Все эти блистающие стеклом и алюминием супер и гиперсамы и маркеты, наполненные и переполненные товарами так, что порой для поиска простейших вещей требуется чуть ли ни несколько часов, чистые улицы и нарядные дома, прекрасные автобаны с несущимися по ним лучшими в мире машинами не смогли убить червячка сомнения: а скоро ли будут, если вообще когда-нибудь так будут жить и не только у нас в постсоветском пространстве, а везде в Азии, в Африке, в Центральной и Латинской Америке?

У меня есть большое сомнение в двух вещах

что ресурсов планеты хватит для обеспечения всех ее обитателей жизненным стандартом, сравнимым с уровнем сегодняшних мировых экономических лидеров;

что страны аутсайдеры будут долгое время спокойно взирать на многократный разрыв в уровне потребления, и не найдутся ли в них отдельные лица и целые группы, готовые силой заставить поделиться богатых близких и дальних соседей.

Больше десяти лет прошло, как я задал себе этот вопрос и стал задавать его друзьям и знакомым, хоть как-то сведущим в политике и экономике. Увы, однозначного ответа не нашлось.

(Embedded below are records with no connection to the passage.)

$ cat config.mk
export PLATFORM = sky130hd
export DESIGN_NAME = ringosc_freq_meter_ctrl_flat
export DESIGN_NICKNAME = d
export VERILOG_FILES = /design/src/rtl/ringosc_freq_meter_ctrl_if.sv /design/src/rtl/ringosc_freq_meter_ctrl.sv /design/src/flat_wrapper.sv
export SDC_FILE = /design/constraint.sdc
export NUM_CORES = 1
export LEC_CHECK = 0
export CAP_MARGIN = 25
export CORE_MARGIN = 1
export CORE_UTILIZATION = 35
export CTS_CLUSTER_SIZE = 8
export DETAILED_ROUTE_END_ITERATION = 8
export GPL_ROUTABILITY_DRIVEN = 0
export GPL_TIMING_DRIVEN = 0
export SLEW_MARGIN = 20
export SYNTH_ARGS = -nofsm -noshare
export SYNTH_HDL_FRONTEND = slang
export SYNTH_SLANG_ARGS = --single-unit
$ cat constraint.sdc
create_clock -name clk -period 2.4 [get_ports clk]
set_clock_uncertainty 0.2 [all_clocks]
set_input_delay 0.36 -clock clk [delete_from_list [all_inputs] [get_ports clk]]
set_output_delay 0.36 -clock clk [all_outputs]
set_load 0.1 [all_outputs]
$ cat src/rtl/ringosc_freq_meter_ctrl_if.sv
// Control/result bundle between the pin mux (master) and the ring-oscillator
// frequency meter sequencer (slave).
interface ringosc_freq_meter_ctrl_if #(
  parameter int COUNT_W = 16
);
  logic               start;
  logic               abort;
  logic [3:0]         gate_sel;
  logic               busy;
  logic               done;
  logic [COUNT_W-1:0] result;
  logic               overflow;

  modport master (
    output start, abort, gate_sel,
    input  busy, done, result, overflow
  );

  modport slave (
    input  start, abort, gate_sel,
    output busy, done, result, overflow
  );
endinterface

$ cat src/rtl/ringosc_freq_meter_ctrl.sv
// Ring-oscillator frequency meter sequencer: divider reset, ring settle, gated
// edge count of one divider tap. Define RINGOSC_CONT_MEAS_EN for back-to-back measurement.
//
// state  | meaning
// IDLE   | ring off, divider out of reset, waiting for start
// DRST   | divider held in reset, ring off
// SETTLE | ring running, edges ignored
// GATE   | ring running, edges counted for 2^gate_sel cycles
// DRAIN  | count edges still in the synchroniser pipeline
// DONE   | latch result/overflow, pulse done
module ringosc_freq_meter_ctrl #(
  parameter int COUNT_W        = 16,
  parameter int SETTLE_CYCLES  = 8,
  parameter int DIV_RST_CYCLES = 2
) (
  input  logic                       clk,
  input  logic                       rst_n,
  ringosc_freq_meter_ctrl_if.slave   bus,
  input  logic                       ro_tap_i,
  output logic                       ro_en_o,
  output logic                       ro_rst_n_o
);

  localparam logic [2:0] S_IDLE   = 3'd0;
  localparam logic [2:0] S_DRST   = 3'd1;
  localparam logic [2:0] S_SETTLE = 3'd2;
  localparam logic [2:0] S_GATE   = 3'd3;
  localparam logic [2:0] S_DRAIN  = 3'd4;
  localparam logic [2:0] S_DONE   = 3'd5;

  localparam logic [15:0]        DRST_LOAD   = 16'(DIV_RST_CYCLES - 1);
  localparam logic [15:0]        SETTLE_LOAD = 16'(SETTLE_CYCLES - 1);
  localparam logic [COUNT_W-1:0] CNT_MAX     = '1;

`ifdef RINGOSC_CONT_MEAS_EN
  localparam logic CONT_EN = 1'b1;
`else
  localparam logic CONT_EN = 1'b0;
`endif

  logic [2:0]         state_q, state_d;
  logic [15:0]        timer_q, timer_d;
  logic [3:0]         gsel_q, gsel_d;
  logic [COUNT_W-1:0] cnt_q, cnt_d;
  logic [COUNT_W-1:0] result_q, result_d;
  logic               ovf_acc_q, ovf_acc_d;
  logic               ovf_q, ovf_d;
  logic               done_q, done_d;
  logic               ro_en_q, ro_en_d;
  logic               ro_rst_n_q, ro_rst_n_d;
  logic               s1_q, s2_q, s3_q;
  logic               edge_pulse;
  logic               tc;
  logic [15:0]        gate_load;

  assign edge_pulse = s2_q & ~s3_q;
  assign tc         = (timer_q == 16'd0);
  assign gate_load  = (16'd1 << gsel_q) - 16'd1;

  always_comb begin
    state_d   = state_q;
    timer_d   = tc ? timer_q : timer_q - 16'd1;
    gsel_d    = gsel_q;
    cnt_d     = cnt_q;
    ovf_acc_d = ovf_acc_q;
    result_d  = result_q;
    ovf_d     = ovf_q;
    done_d    = 1'b0;

    // DRAIN still counts: those pulses come from samples taken inside the gate
    if ((state_q == S_GATE || state_q == S_DRAIN) && edge_pulse) begin
      if (cnt_q != CNT_MAX) cnt_d = cnt_q + 1'b1;
      if (cnt_q >= CNT_MAX - 1'b1) ovf_acc_d = 1'b1;
    end

    case (state_q)
      S_IDLE: begin
        if (bus.start) begin
          state_d   = S_DRST;
          timer_d   = DRST_LOAD;
          gsel_d    = bus.gate_sel;
          cnt_d     = '0;
          ovf_acc_d = 1'b0;
        end
      end
      S_DRST: begin
        if (tc) begin
          state_d = S_SETTLE;
          timer_d = SETTLE_LOAD;
        end
      end
      S_SETTLE: begin
        if (tc) begin
          state_d = S_GATE;
          timer_d = gate_load;
        end
      end
      S_GATE: begin
        if (tc) begin
          state_d = S_DRAIN;
          timer_d = 16'd1;
        end
      end
      S_DRAIN: begin
        if (tc) state_d = S_DONE;
      end
      S_DONE: begin
        result_d = cnt_q;
        ovf_d    = ovf_acc_q;
        done_d   = 1'b1;
        if (CONT_EN && bus.start) begin
          state_d   = S_SETTLE;
          timer_d   = SETTLE_LOAD;
          cnt_d     = '0;
          ovf_acc_d = 1'b0;
        end else begin
          state_d = S_IDLE;
        end
      end
      default: state_d = S_IDLE;
    endcase

    if (bus.abort) begin
      state_d  = S_IDLE;
      result_d = result_q;
      ovf_d    = ovf_q;
      done_d   = 1'b0;
    end

    // Pin drives are registered from the next state so they never glitch
    ro_en_d    = (state_d == S_SETTLE) || (state_d == S_GATE) ||
                 (CONT_EN && (state_d == S_DRAIN || state_d == S_DONE));
    ro_rst_n_d = (state_d != S_DRST);
  end

  always_ff @(posedge clk or negedge rst_n) begin
    if (!rst_n) begin
      state_q    <= S_IDLE;
      timer_q    <= '0;
      gsel_q     <= '0;
      cnt_q      <= '0;
      ovf_acc_q  <= 1'b0;
      result_q   <= '0;
      ovf_q      <= 1'b0;
      done_q     <= 1'b0;
      ro_en_q    <= 1'b0;
      ro_rst_n_q <= 1'b0;
      s1_q       <= 1'b0;
      s2_q       <= 1'b0;
      s3_q       <= 1'b0;
    end else begin
      state_q    <= state_d;
      timer_q    <= timer_d;
      gsel_q     <= gsel_d;
      cnt_q      <= cnt_d;
      ovf_acc_q  <= ovf_acc_d;
      result_q   <= result_d;
      ovf_q      <= ovf_d;
      done_q     <= done_d;
      ro_en_q    <= ro_en_d;
      ro_rst_n_q <= ro_rst_n_d;
      s1_q       <= ro_tap_i;
      s2_q       <= s1_q;
      s3_q       <= s2_q;
    end
  end

  assign bus.busy     = (state_q != S_IDLE);
  assign bus.done     = done_q;
  assign bus.result   = result_q;
  assign bus.overflow = ovf_q;
  assign ro_en_o      = ro_en_q;
  assign ro_rst_n_o   = ro_rst_n_q;

endmodule
### config.mk
export PLATFORM = sky130hd
export DESIGN_NAME = outputs_workload_dispatcher
export DESIGN_NICKNAME = d
export VERILOG_FILES = /design/src/rtl/outputs_workload_dispatcher_pkg.sv /design/src/rtl/outputs_workload_dispatcher_share_calc.sv /design/src/rtl/outputs_workload_dispatcher.sv
export SDC_FILE = /design/constraint.sdc
export NUM_CORES = 1
export LEC_CHECK = 0
export BUFFER_PORTS_ARGS = -buffer_cell sky130_fd_sc_hd__clkbuf_2
export CORE_UTILIZATION = 56
export DETAILED_ROUTE_END_ITERATION = 12
export GPL_TIMING_DRIVEN = 0
export PLACE_DENSITY_LB_ADDON = 0.05
export SYNTH_ARGS = -nofsm -noshare
export SYNTH_HDL_FRONTEND = slang
export SYNTH_SLANG_ARGS = --single-unit
### constraint.sdc
create_clock -name clk_i -period 8.2 [get_ports clk_i]
set_input_delay 1.23 -clock clk_i [delete_from_list [all_inputs] [get_ports clk_i]]
set_output_delay 1.23 -clock clk_i [all_outputs]
set_load 0.02 [all_outputs]
### src/rtl/outputs_workload_dispatcher_pkg.sv
// Shared definitions for the workload dispatcher: output-mode constants and FSM states.
package outputs_workload_pkg;

    localparam int e_outputs_replicate = 0;
    localparam int e_outputs_split     = 1;

    typedef enum logic [1:0] {
        e_idle,
        e_dispatch,
        e_wait_done,
        e_done
    } dispatch_state_e;

endpackage
--- config.mk ---
export PLATFORM = sky130hd
export DESIGN_NAME = cardinal_nic
export DESIGN_NICKNAME = d
export VERILOG_FILES = /design/src/rtl/cardinal_nic.sv
export SDC_FILE = /design/constraint.sdc
export NUM_CORES = 1
export LEC_CHECK = 0
export CELL_PAD_IN_SITES_DETAIL_PLACEMENT = 0
export CELL_PAD_IN_SITES_GLOBAL_PLACEMENT = 1
export CORE_MARGIN = 2
export CORE_UTILIZATION = 28
export DETAILED_ROUTE_END_ITERATION = 12
export PLACE_DENSITY_LB_ADDON = 0.2
export SETUP_SLACK_MARGIN = 0.3
export SLEW_MARGIN = 20
export SYNTH_ARGS = -nofsm -noshare
export SYNTH_HDL_FRONTEND = slang
export SYNTH_SLANG_ARGS = --single-unit
--- constraint.sdc ---
create_clock -name clk -period 9.98 [get_ports clk]
set_clock_uncertainty 0.2 [all_clocks]
set_input_delay 2.994 -clock clk [delete_from_list [all_inputs] [get_ports clk]]
set_output_delay 2.994 -clock clk [all_outputs]
set_load 0.02 [all_outputs]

А то, что произошло 11 сентября 2001 года в Нью-Йорке, показывает наличие в мире сил, готовых этой дележкой заняться, не брезгуя при этом самыми варварскими средствами.

Дай Бог, чтобы у обеспеченной части человечества сначала хватило сил и решимости остановить грядущий хаос, а затем хватило ума и опять же решимости к раскаянию и самоограничению, к которым Солженицын призывал еще в Глыбах.